As I wrote earlier in the week, my word for 2014 was rest. I chose rest following what had been the busiest year of my life, blissfully unaware of what 2014 would hold. I had hoped that I would be able to take a break from the hustle, but reality knocked the wind out of me. Life doesn’t always go according to plan.
For the past year, day to day life has been divided between three counties, with my job often taking me far outside that radius. By the time I got home from work, I was too mentally, physically, and emotionally exhausted to do much. Honestly, there were days that I came home from work and just went to bed. There was a time in my life when all I wanted to do was go go go. And maybe its the running and the hustle, or simply the season of life I’m in, but lately I’ve been feeling this overwhelming desire to stay. Home has become my element.
Especially in the latter half of the year, I began to hate my job as a social worker. We had all prayed for this job. I spent the first five months after C and I got married scouring the internet for any potential job openings. Old professors and pastors allowed me to list them as references. And here I was, absolutely loathing that half hour commute to the office, and feeling apathetic at best towards the children and families I was working with.

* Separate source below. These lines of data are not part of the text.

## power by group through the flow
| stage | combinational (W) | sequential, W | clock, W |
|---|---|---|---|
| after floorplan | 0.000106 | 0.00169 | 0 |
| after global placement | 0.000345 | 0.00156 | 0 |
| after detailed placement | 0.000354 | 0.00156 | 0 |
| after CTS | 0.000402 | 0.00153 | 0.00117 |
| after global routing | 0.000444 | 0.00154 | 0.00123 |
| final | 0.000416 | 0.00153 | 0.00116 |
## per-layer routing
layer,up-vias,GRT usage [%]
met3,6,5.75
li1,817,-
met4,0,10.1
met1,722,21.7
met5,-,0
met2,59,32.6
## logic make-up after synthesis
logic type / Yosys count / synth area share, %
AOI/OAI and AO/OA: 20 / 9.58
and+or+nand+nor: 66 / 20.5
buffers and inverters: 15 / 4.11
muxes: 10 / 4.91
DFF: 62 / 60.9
File: src/alu_pkg.sv
// Package with field positions, operation codes and timing counts for the compact ALU decoder.
// Function
// [RULE_01] Immediate format: imm8 in [7:0], register in [10:8], opcode in [12:11].
// [RULE_02] Immediate opcode 00 writes the zero-extended immediate to the register.
// [RULE_03] Immediate opcode 01 compares register with immediate, flags only.
// [RULE_04] Immediate opcode 10 adds immediate to register and writes back.
// [RULE_05] Immediate opcode 11 subtracts immediate from register and writes back.
// [RULE_06] Every operation of both formats updates the condition flags.
// [RULE_07] Each operation takes as many cycles as its full-width equivalent.
// [RULE_08] Register format: destination in [2:0], second source in [5:3], 4-bit opcode.
// [RULE_09] Codes 0000, 1100, 1110 do AND, OR, bit clear; 1111 inverts source.
// [RULE_10] Code 0001 writes exclusive OR of destination and second source.
// [RULE_11] Codes 0010, 0011, 0100, 0111 shift left, right, arithmetic, rotate by source.
// [RULE_12] Code 0101 adds destination, source and carry.
// [RULE_13] Code 0110 subtracts source and inverted carry from destination.
// [RULE_14] Code 1000 sets flags from AND without writing.
// [RULE_15] Code 1001 writes zero minus second source.
// [RULE_16] Code 1010 sets flags from destination minus source without writing.
// [RULE_17] Code 1011 sets flags from destination plus source without writing.
// [RULE_18] Code 1101 writes low 32 bits of source times destination.
// [RULE_19] Compare and test operations suppress the register write enable.
package alu_pkg;
  localparam int IMM_LSB      = 0;
  localparam int IMM_W        = 8;
  localparam int IMM_RD_LSB   = 8;
  localparam int IMM_OP_LSB   = 11;
  localparam int REG_RD_LSB   = 0;
  localparam int REG_RS_LSB   = 3;
  localparam int REG_OP_LSB   = 6;
  localparam int FMT_IMM_LSB  = 13;
  localparam int FMT_REG_LSB  = 10;
  localparam logic [2:0] FMT_IMM_CODE = 3'h1;
  localparam logic [5:0] FMT_REG_CODE = 6'h10;
  // Multiply early-termination step: 8 multiplier bits per internal cycle.
  localparam int MUL_STEP_BITS = 8;
  localparam logic [1:0] IMM_MOV = 2'h0;
  localparam logic [1:0] IMM_CMP = 2'h1;
  localparam logic [1:0] IMM_ADD = 2'h2;
  localparam logic [1:0] IMM_SUB = 2'h3;
  typedef enum logic [3:0] {
    OP_AND = 4'h0, OP_EOR_X = 4'h1, OP_SHL = 4'h2, OP_SHR = 4'h3,
    OP_SAR = 4'h4, OP_ADDC = 4'h5, OP_SUBC = 4'h6, OP_ROTR = 4'h7,
    OP_TEST = 4'h8, OP_NEGATE = 4'h9, OP_COMPARE = 4'ha, OP_COMPARE_NEG = 4'hb,
    OP_OR = 4'hc, OP_MULT = 4'hd, OP_BITCLR = 4'he, OP_MOVINV = 4'hf
  } reg_op_e;
  localparam logic [3:0] FLAGS_RESET = 4'h0;
endpackage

All the while, it seemed like people around me were flourishing. I watched as my friends stepped into leadership roles in our church. I watched as they led worship, as they spoke, as their pieces seemed to fall perfectly into place. I cried, and cried a lot. I felt alone, and terribly fragmented.
Eventually, I reached the point when my restlessness outweighed my fear of failure and rejection. I knew I had to make a change.
So when a position opened up in my home county, I immediately applied. My supervisor had told me that I would have to go through the process of being interviewed again, but if I wanted the job, it would be mine.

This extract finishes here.